Yesterday, we had floor debate on a wide range of issues, including extending the 20-mill property tax levy for schools. This equalization levy has been in place since 1992 and provides $574 million for K-12 schools through a statewide levy. An amendment that would credit some of the local option budget toward the state aid was added in committee. This is an accounting trick to make it appear the state is providing more state aid when the actual amount remains unchanged. The bill passed even with that change.

Another interesting proposal was to purchase bonds to prop up the Kansas Public Employees Retirement System. The thinking is that the bonds can be purchased at a lower interest rate and the proceeds invested at a higher interest rate, thus producing a profit. This has been done in the past with limited results. It is a somewhat risky strategy and is not a guarantee to resolve the underfunded issue, but is an investment strategy that may help.

Review of the corporate farming laws has been put on hold for the current session. I believe the Senate version of the change was tabled in committee. The House had a companion bill but there were some questions and issues with the constitutionality of the existing law in that it seems to favor in-state corporations over out-of-state.

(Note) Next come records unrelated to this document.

===== src/sv/bswr_pkg.sv =====
package bswr_pkg;

  localparam int OpW  = 3;
  localparam int ValW = 8;
  localparam int NW   = 6;
  localparam int StW  = 2;
  localparam int CapW = 6;

  localparam logic [OpW-1:0] OP_PUSH     = 3'd0;
  localparam logic [OpW-1:0] OP_POP      = 3'd1;
  localparam logic [OpW-1:0] OP_PEEK     = 3'd2;
  localparam logic [OpW-1:0] OP_DUP      = 3'd3;
  localparam logic [OpW-1:0] OP_ROT_UP   = 3'd4;
  localparam logic [OpW-1:0] OP_ROT_DOWN = 3'd5;
  localparam logic [OpW-1:0] OP_DUMP     = 3'd6;

  localparam logic [StW-1:0] ST_OK      = 2'd0;
  localparam logic [StW-1:0] ST_FULL    = 2'd1;
  localparam logic [StW-1:0] ST_EMPTY   = 2'd2;
  localparam logic [StW-1:0] ST_ROT_IGN = 2'd3;

  localparam logic [CapW-1:0] CAP_RESET = 6'd32;

  // controller -> datapath
  typedef struct packed {
    logic           push;           // store push value at count, count + 1
    logic           dup;            // store read data at count, count + 1
    logic           pop;            // count - 1
    logic           rd_top;         // read top, pointer to top
    logic           rd_next;        // read one below pointer, pointer - 1
    logic           rot_start;      // read first entry of the window
    logic           rot_down;       // direction taken at rot_start
    logic           tmp_ld;         // hold the displaced entry
    logic           rot_rd;         // read next source of the window
    logic           rot_wr;         // move read data into place, advance
    logic           rot_fin;        // drop the held entry into the last slot
    logic           emit_stat;      // result without data, last set
    logic [StW-1:0] stat;
    logic           emit_data;      // result carrying read data
    logic           last_at_bottom; // last flag follows pointer == 0
  } cmd_t;

  // datapath -> controller
  typedef struct packed {
    logic empty;
    logic full;
    logic rot_bad;
    logic rem_zero;
    logic at_bottom;
    logic out_free;
  } sts_t;

endpackage


===== src/sv/bswr_datapath.sv =====
module bswr_datapath #(
  parameter int DEPTH = 32
) (
  input  logic                   clk_i,
  input  logic                   rst_ni,
  input  logic                   cfg_valid_i,
  input  logic [bswr_pkg::CapW-1:0] cfg_data_i,
  input  logic [bswr_pkg::ValW-1:0] push_value_i,
  input  logic [bswr_pkg::NW-1:0]   rotate_count_i,
  input  bswr_pkg::cmd_t         cmd_i,
  output bswr_pkg::sts_t         sts_o,
  input  logic                   out_ready_i,
  output logic                   out_valid_o,
  output logic [bswr_pkg::StW-1:0]  status_o,
  output logic                   data_valid_o,
  output logic [bswr_pkg::ValW-1:0] data_byte_o,
  output logic                   last_o
);
  import bswr_pkg::*;

  localparam int AW = (DEPTH > 1) ? $clog2(DEPTH) : 1;
  localparam int CW = $clog2(DEPTH + 1);
  localparam int XW = (CW > NW) ? CW : NW;

  logic [ValW-1:0] mem [DEPTH];

  logic [CapW-1:0] cap_q;
  logic [CW-1:0]   count_q, count_d, count_m1;
  logic [AW-1:0]   ptr_q, dst_q, rem_q, dst_next;
  logic            dir_q;
  logic [ValW-1:0] tmp_q, rd_data_q;

  logic [XW-1:0]   cap_x, cap_used, count_x, n_x, base_x, rem_x;
  logic [AW-1:0]   top_addr, base_addr;

  logic            wr_en, rd_en;
  logic [AW-1:0]   wr_addr, rd_addr;
  logic [ValW-1:0] wr_data;

  logic            out_valid_q, out_free;
  logic [StW-1:0]  status_q;
  logic            dv_q, last_q;
  logic [ValW-1:0] byte_q;

  always_comb begin
    cap_x   = XW'(cap_q);
    count_x = XW'(count_q);
    n_x     = XW'(rotate_count_i);
    if (cap_x == '0) begin
      cap_used = XW'(1);
    end else if (cap_x > XW'(DEPTH)) begin
      cap_used = XW'(DEPTH);
    end else begin
      cap_used = cap_x;
    end
    count_m1  = count_q - CW'(1);
    top_addr  = count_m1[AW-1:0];
    base_x    = count_x - n_x;
    base_addr = base_x[AW-1:0];
    rem_x     = n_x - XW'(1);
    dst_next  = dir_q ? (dst_q + AW'(1)) : (dst_q - AW'(1));
  end

  assign out_free = !out_valid_q || out_ready_i;

  assign sts_o.empty     = (count_q == '0);
  assign sts_o.full      = (count_x >= cap_used);
  assign sts_o.rot_bad   = (n_x < XW'(2)) || (n_x > cap_used) || (n_x > count_x);
  assign sts_o.rem_zero  = (rem_q == '0);
  assign sts_o.at_bottom = (ptr_q == '0);
  assign sts_o.out_free  = out_free;

  // single write port, single registered read port
  always_comb begin
    wr_en   = 1'b1;
    wr_addr = count_q[AW-1:0];
    wr_data = push_value_i;
    if (cmd_i.push) begin
      wr_data = push_value_i;
    end else if (cmd_i.dup) begin
      wr_data = rd_data_q;
    end else if (cmd_i.rot_wr) begin
      wr_addr = dst_q;
      wr_data = rd_data_q;
    end else if (cmd_i.rot_fin) begin
      wr_addr = dst_q;
      wr_data = tmp_q;
    end else begin
      wr_en = 1'b0;
    end

    rd_en   = 1'b1;
    rd_addr = top_addr;
    if (cmd_i.rd_top) begin
      rd_addr = top_addr;
    end else if (cmd_i.rd_next) begin
      rd_addr = ptr_q - AW'(1);
    end else if (cmd_i.rot_start) begin
      rd_addr = cmd_i.rot_down ? base_addr : top_addr;
    end else if (cmd_i.rot_rd) begin
      rd_addr = dst_next;
    end else begin
      rd_en = 1'b0;
    end
  end

  always_ff @(posedge clk_i) begin
    if (wr_en) begin
      mem[wr_addr] <= wr_data;
    end
    if (rd_en) begin
      rd_data_q <= mem[rd_addr];
    end
  end

  always_comb begin
    count_d = count_q;
    if (cmd_i.push || cmd_i.dup) begin
      count_d = count_q + CW'(1);
    end else if (cmd_i.pop) begin
      count_d = count_m1;
    end
  end

  always_ff @(posedge clk_i or negedge rst_ni) begin
    if (!rst_ni) begin
      cap_q   <= CAP_RESET;
      count_q <= '0;
    end else begin
      if (cfg_valid_i) begin
        cap_q <= cfg_data_i;
      end
      count_q <= count_d;
    end
  end

  // walk pointers and held entry
  always_ff @(posedge clk_i) begin
    if (cmd_i.rd_top) begin
      ptr_q <= top_addr;
    end else if (cmd_i.rd_next) begin
      ptr_q <= ptr_q - AW'(1);
    end
    if (cmd_i.rot_start) begin
      dst_q <= cmd_i.rot_down ? base_addr : top_addr;
      rem_q <= rem_x[AW-1:0];
      dir_q <= cmd_i.rot_down;
    end else if (cmd_i.rot_wr) begin
      dst_q <= dst_next;
      rem_q <= rem_q - AW'(1);
    end
    if (cmd_i.tmp_ld) begin
      tmp_q <= rd_data_q;
    end
  end

  // output register
  always_ff @(posedge clk_i or negedge rst_ni) begin
    if (!rst_ni) begin
      out_valid_q <= 1'b0;
    end else if (cmd_i.emit_stat || cmd_i.emit_data) begin
      out_valid_q <= 1'b1;
    end else if (out_ready_i) begin
      out_valid_q <= 1'b0;
    end
  end

  always_ff @(posedge clk_i) begin
    if (cmd_i.emit_stat) begin
      status_q <= cmd_i.stat;
      dv_q     <= 1'b0;
      byte_q   <= '0;
      last_q   <= 1'b1;
    end else if (cmd_i.emit_data) begin
      status_q <= ST_OK;
      dv_q     <= 1'b1;
      byte_q   <= rd_data_q;
      last_q   <= cmd_i.last_at_bottom ? (ptr_q == '0) : 1'b1;
    end
  end

  assign out_valid_o  = out_valid_q;
  assign status_o     = status_q;
  assign data_valid_o = dv_q;
  assign data_byte_o  = byte_q;
  assign last_o       = last_q;

endmodule


===== src/sv/bswr_ctrl.sv =====
module bswr_ctrl (
  input  logic                     clk_i,
  input  logic                     rst_ni,
  input  logic                     in_valid_i,
  output logic                     in_ready_o,
  input  logic [bswr_pkg::OpW-1:0] op_i,
  input  bswr_pkg::sts_t           sts_i,
  output bswr_pkg::cmd_t           cmd_o
);
  import bswr_pkg::*;

  localparam logic [2:0] S_IDLE    = 3'd0;
  localparam logic [2:0] S_TOP     = 3'd1;
  localparam logic [2:0] S_ROT_TMP = 3'd2;
  localparam logic [2:0] S_ROT_RD  = 3'd3;
  localparam logic [2:0] S_ROT_WR  = 3'd4;
  localparam logic [2:0] S_DUMP    = 3'd5;

  logic [2:0]     state_q, state_d;
  logic [OpW-1:0] op_q, op_d;
  logic           accept;

  assign in_ready_o = (state_q == S_IDLE) && sts_i.out_free;
  assign accept     = in_valid_i && in_ready_o;

  always_comb begin
    state_d = state_q;
    op_d    = op_q;
    cmd_o   = '0;
    unique case (state_q)
      S_IDLE: begin
        if (accept) begin
          op_d = op_i;
          unique case (op_i) inside
            OP_PUSH: begin
              cmd_o.emit_stat = 1'b1;
              if (sts_i.full) begin
                cmd_o.stat = ST_FULL;
              end else begin
                cmd_o.stat = ST_OK;
                cmd_o.push = 1'b1;
              end
            end
            OP_POP, OP_PEEK: begin
              if (sts_i.empty) begin
                cmd_o.emit_stat = 1'b1;
                cmd_o.stat      = ST_EMPTY;
              end else begin
                cmd_o.rd_top = 1'b1;
                state_d      = S_TOP;
              end
            end
            OP_DUP: begin
              if (sts_i.empty) begin
                cmd_o.emit_stat = 1'b1;
                cmd_o.stat      = ST_EMPTY;
              end else if (sts_i.full) begin
                cmd_o.emit_stat = 1'b1;
                cmd_o.stat      = ST_FULL;
              end else begin
                cmd_o.rd_top = 1'b1;
                state_d      = S_TOP;
              end
            end
            OP_ROT_UP, OP_ROT_DOWN: begin
              if (sts_i.rot_bad) begin
                cmd_o.emit_stat = 1'b1;
                cmd_o.stat      = ST_ROT_IGN;
              end else begin
                cmd_o.rot_start = 1'b1;
                cmd_o.rot_down  = (op_i == OP_ROT_DOWN);
                state_d         = S_ROT_TMP;
              end
            end
            OP_DUMP: begin
              if (sts_i.empty) begin
                cmd_o.emit_stat = 1'b1;
                cmd_o.stat      = ST_EMPTY;
              end else begin
                cmd_o.rd_top = 1'b1;
                state_d      = S_DUMP;
              end
            end
            default: begin
              cmd_o.emit_stat = 1'b1;
              cmd_o.stat      = ST_OK;
            end
          endcase
        end
      end
      // top entry sits in the read register; output slot is still free
      S_TOP: begin
        if (op_q == OP_DUP) begin
          cmd_o.dup       = 1'b1;
          cmd_o.emit_stat = 1'b1;
          cmd_o.stat      = ST_OK;
        end else begin
          cmd_o.emit_data = 1'b1;
          cmd_o.pop       = (op_q == OP_POP);
        end
        state_d = S_IDLE;
      end
      S_ROT_TMP: begin
        cmd_o.tmp_ld = 1'b1;
        state_d      = S_ROT_RD;
      end
      S_ROT_RD: begin
        if (sts_i.rem_zero) begin
          cmd_o.rot_fin   = 1'b1;
          cmd_o.emit_stat = 1'b1;
          cmd_o.stat      = ST_OK;
          state_d         = S_IDLE;
        end else begin
          cmd_o.rot_rd = 1'b1;
          state_d      = S_ROT_WR;
        end
      end
      S_ROT_WR: begin
        cmd_o.rot_wr = 1'b1;
        state_d      = S_ROT_RD;
      end
      // one entry per transfer, next read issued alongside
      S_DUMP: begin
        if (sts_i.out_free) begin
          cmd_o.emit_data      = 1'b1;
          cmd_o.last_at_bottom = 1'b1;
          if (sts_i.at_bottom) begin
            state_d = S_IDLE;
          end else begin
            cmd_o.rd_next = 1'b1;
          end
        end
      end
      default: begin
        state_d = S_IDLE;
      end
    endcase
  end

  always_ff @(posedge clk_i or negedge rst_ni) begin
    if (!rst_ni) begin
      state_q <= S_IDLE;
      op_q    <= OP_PUSH;
    end else begin
      state_q <= state_d;
      op_q    <= op_d;
    end
  end

endmodule


===== src/sv/byte_stack_with_rotate_top.sv =====
// Bounded byte stack with duplicate and rotate.
// Commands come in on the s_axis channel (operation in tuser, push value and
// rotate count in tdata); each produces results on the m_axis channel
// (status and data-valid flag in tuser, entry byte in tdata, tlast on the
// final result of a command). cfg_valid_i/cfg_data_i writes the capacity
// limit (clamped to 1..DEPTH); write it only while the stack is idle.
// One command is in flight at a time; s_axis_tready is high when the
// controller is idle and the output register is empty or being drained.
// Steps per command, from accept to result loaded in the output register:
//   push, rejects, ignored rotates, unknown codes: loaded at accept
//   pop, peek, duplicate: registered read of the top entry, then the result
//   rotate of n entries: hold the displaced entry, one read and one write
//     per moved entry on the single-port stack memory, drop the held entry
//   dump of c entries: one result per cycle while the receiver takes it
// A stalled receiver holds the output register and stops the dump walk.
// Reset empties the stack and sets the capacity limit to 32; no clearing
// pass is needed, entries above the count are never read.
module byte_stack_with_rotate_top #(
  parameter int DEPTH = 32
) (
  input  logic        clk_i,
  input  logic        rst_ni,
  input  logic        cfg_valid_i,
  output logic        cfg_ready_o,
  input  logic [5:0]  cfg_data_i,     // capacity_limit
  input  logic        s_axis_tvalid,
  output logic        s_axis_tready,
  input  logic [15:0] s_axis_tdata,   // [7:0] push_value, [13:8] rotate_count
  input  logic [2:0]  s_axis_tuser,   // [2:0] operation
  output logic        m_axis_tvalid,
  input  logic        m_axis_tready,
  output logic [7:0]  m_axis_tdata,   // [7:0] data_byte
  output logic [2:0]  m_axis_tuser,   // [1:0] status, [2] data_valid
  output logic        m_axis_tlast
);
  import bswr_pkg::*;

  cmd_t           cmd;
  sts_t           sts;
  logic [StW-1:0] status;
  logic           data_valid;

  assign cfg_ready_o = 1'b1;

  bswr_ctrl u_ctrl (
    .clk_i      (clk_i),
    .rst_ni     (rst_ni),
    .in_valid_i (s_axis_tvalid),
    .in_ready_o (s_axis_tready),
    .op_i       (s_axis_tuser),
    .sts_i      (sts),
    .cmd_o      (cmd)
  );

  bswr_datapath #(
    .DEPTH (DEPTH)
  ) u_dp (
    .clk_i          (clk_i),
    .rst_ni         (rst_ni),
    .cfg_valid_i    (cfg_valid_i),
    .cfg_data_i     (cfg_data_i),
    .push_value_i   (s_axis_tdata[7:0]),
    .rotate_count_i (s_axis_tdata[13:8]),
    .cmd_i          (cmd),
    .sts_o          (sts),
    .out_ready_i    (m_axis_tready),
    .out_valid_o    (m_axis_tvalid),
    .status_o       (status),
    .data_valid_o   (data_valid),
    .data_byte_o    (m_axis_tdata),
    .last_o         (m_axis_tlast)
  );

  assign m_axis_tuser = {data_valid, status};

endmodule


===== config.mk =====
export PLATFORM = sky130hd
export DESIGN_NAME = byte_stack_with_rotate_top
export DESIGN_NICKNAME = d
export VERILOG_FILES = /design/src/sv/bswr_pkg.sv /design/src/sv/bswr_datapath.sv /design/src/sv/bswr_ctrl.sv /design/src/sv/byte_stack_with_rotate_top.sv
export SDC_FILE = /design/constraint.sdc
export NUM_CORES = 1
export LEC_CHECK = 0
export ABC_AREA = 1
export BUFFER_PORTS_ARGS = -buffer_cell sky130_fd_sc_hd__buf_4
export CELL_PAD_IN_SITES_DETAIL_PLACEMENT = 0
export CELL_PAD_IN_SITES_GLOBAL_PLACEMENT = 1
export CORE_MARGIN = 10
export CORE_UTILIZATION = 45
export CTS_BUF_LIST = sky130_fd_sc_hd__clkbuf_8
export DETAILED_ROUTE_END_ITERATION = 8
export PLACE_DENSITY_LB_ADDON = 0.1
export RECOVER_POWER = 100
export SYNTH_ARGS = -nofsm -noshare
export SYNTH_HDL_FRONTEND = slang
export SYNTH_HIERARCHICAL = 1
export SYNTH_SLANG_ARGS = --single-unit

===== constraint.sdc =====
create_clock -name clk_i -period 6.2 [get_ports clk_i]
set_input_delay 0.93 -clock clk_i [delete_from_list [all_inputs] [get_ports clk_i]]
set_output_delay 0.93 -clock clk_i [all_outputs]
set_load 0.02 [all_outputs]

### Yosys cells after proc, flatten, opt, wreduce, memory -nomap -nowiden

Memory sizes are Yosys's and may differ from the RTL's. A register that Yosys moved wholly into a read port is not among the register bits.
Cells that the tools add are included.

| storage, ports and cells | value |
|---|---|
| ROM bits | 0 |
| output and inout bits | 15 |
| bits in registers | 55 |
| bits in latches | 0 |
| logic and storage cells | 163 |
| memories kept | 1 |
| bits in writable memories | 256 |

| operators by class | value |
|---|---|
| add/subtract/negate cells | 8 |
| mux-type cells | 88 |
| multipliers | 0 |
| magnitude comparators | 5 |
| equality and inequality tests | 22 |
| divide/modulo/power cells | 0 |
| bitwise gates (word level) | 0 |
| reductions and logical operators | 25 |
| shifts and indexed selects | 0 |

Memories:

| memory | depth | width | rd ports | clocked after memory_dff | wr ports | RTL line | text |
|---|---|---|---|---|---|---|---|
| u_dp.mem | 32 | 8 | 1 | 1 | 1 | bswr_datapath.sv:25 | `logic [ValW-1:0] mem [DEPTH];` |

Operators with widths:

| cell | number |
|---|---|
| two-way mux 5 bit | 16 |
| two-way mux 3 bit | 15 |
| case mux 3 bit (4 select lines) | 3 |
| two-way mux 1 bit | 34 |
| two-way mux 8 bit | 4 |
| two-way mux 6 bit | 4 |
| subtractor 5 x 1 -> 5 bit, second input constant | 4 |
| two-way mux 2 bit | 8 |
| == test 3 x 2 -> 1 bit, second input constant | 5 |
| == test 3 bit, second input constant | 5 |
| inequality test 3 bit, second input constant | 5 |
| greater-than comparator 6 bit | 2 |
| zero test 6 bit | 2 |
| zero test 5 bit | 2 |
| nonzero test 2 bit | 5 |
| == test 3 x 1 -> 1 bit, second input constant | 3 |
| case mux 3 bit (3 select lines) | 1 |
| AND reduction 9 bit | 1 |
| adder 6 x 1 -> 6 bit, second input constant | 1 |
| >= comparator 6 bit | 1 |
| greater-than comparator 6 bit, second input constant | 1 |
| zero test 3 bit | 2 |
| < comparator 6 x 2 -> 1 bit, second input constant | 1 |
| OR reduction 2 bit | 3 |
| other kinds (13) | 20 |

### Logic depth before layout (Yosys ltp)

Gate-level depths: netlist of run 1.

| logic depth | value |
|---|---|
| depth in word-level cells | 14 |
| depth in mapped cells | 30 |

### Hierarchy

The synthesis of run 1 kept the hierarchy.

Modules (own cells, without submodules):

| module | times used | sequential area each (um^2) | cells each | area each (um^2) |
|---|---|---|---|---|
| bswr_datapath | 1 | 9235.1 | 1316 | 14355.0 |
| bswr_ctrl | 1 | 150.1 | 90 | 560.5 |
| byte_stack_with_rotate_top | 1 | 0.0 | 3 | 18.8 |

### Worst setup path after synthesis of run 1

OpenSTA, ideal clock, no wires.

| timing path | value |
|---|---|
| kind | reg2reg |
| start point | register u_dp.cap_q[2] |
| end point | register u_dp.rd_data_q[7], read port of u_dp.mem (data pin) |
| period minus slack after synthesis | 3.795 ns |
| data arrival time | 3.541 ns |
| path slack | 2.405 ns |
| path buffers | 3 |
| cell stages (with the launch flop) | 30 |
| cells stage by stage | dfrtp_1 > nor3_1 > nand3_1 > nand2_1 > nand2_1 > ha_1 > a21boi_0 > o21a_1 > o21a_1 > o21a_1 > o21ai_0 > nand2_1 > nor2_1 > nand2_1 > nand2_1 > nand3b_1 > nor2_1 > buf_4 > nand2_1 > nand2_1 > nor2_1 > o21bai_4 > buf_6 > buf_6 > nand2_1 > nand3_1 > nand3_1 > nand3_1 > nand3_1 > nand2_1 |

RTL lines:

| element | RTL line | text |
|---|---|---|
| from (decl) | bswr_datapath.sv:27 | `logic [CapW-1:0] cap_q;` |
| from (signal assigned) | bswr_datapath.sv:131 | `cap_q <= cfg_data_i;` |
| to (decl) | bswr_datapath.sv:31 | `logic [ValW-1:0] tmp_q, rd_data_q;` |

The House Agriculture committee sent the bill for judicial review on the constitutional question. We also requested a recommendation on how to fix the problem. We will likely take up the issue again next year when more information is available.

The House has not seen some of the proposals that we were promised, although the Senate has struggled with several. Keeping kids in third grade if they were not proficient in reading stalled in the Senate for a while and was eventually amended to lower the level to first grade.

The constitutional amendment to change judicial selection never made it to the House floor and the resolution to not expand Medicaid was never seen either. Some of those could make it into a conference committee report, so watching for those details will be the project for next week.

With only one week left in regular session, I want to again express my sincere appreciation for your emails and phone calls, and for attendance at legislative coffees. It is so important to know your thoughts on issues that are before the Legislature to make appropriate decisions. It is an honor to serve as your representative in Topeka.

 

Don Schroeder, R-Hesston, represents the 74th District, which includes Hillsboro and roughly the southern half of Marion County, the southeast corner of McPherson County and all but the southeast corner of Harvey County.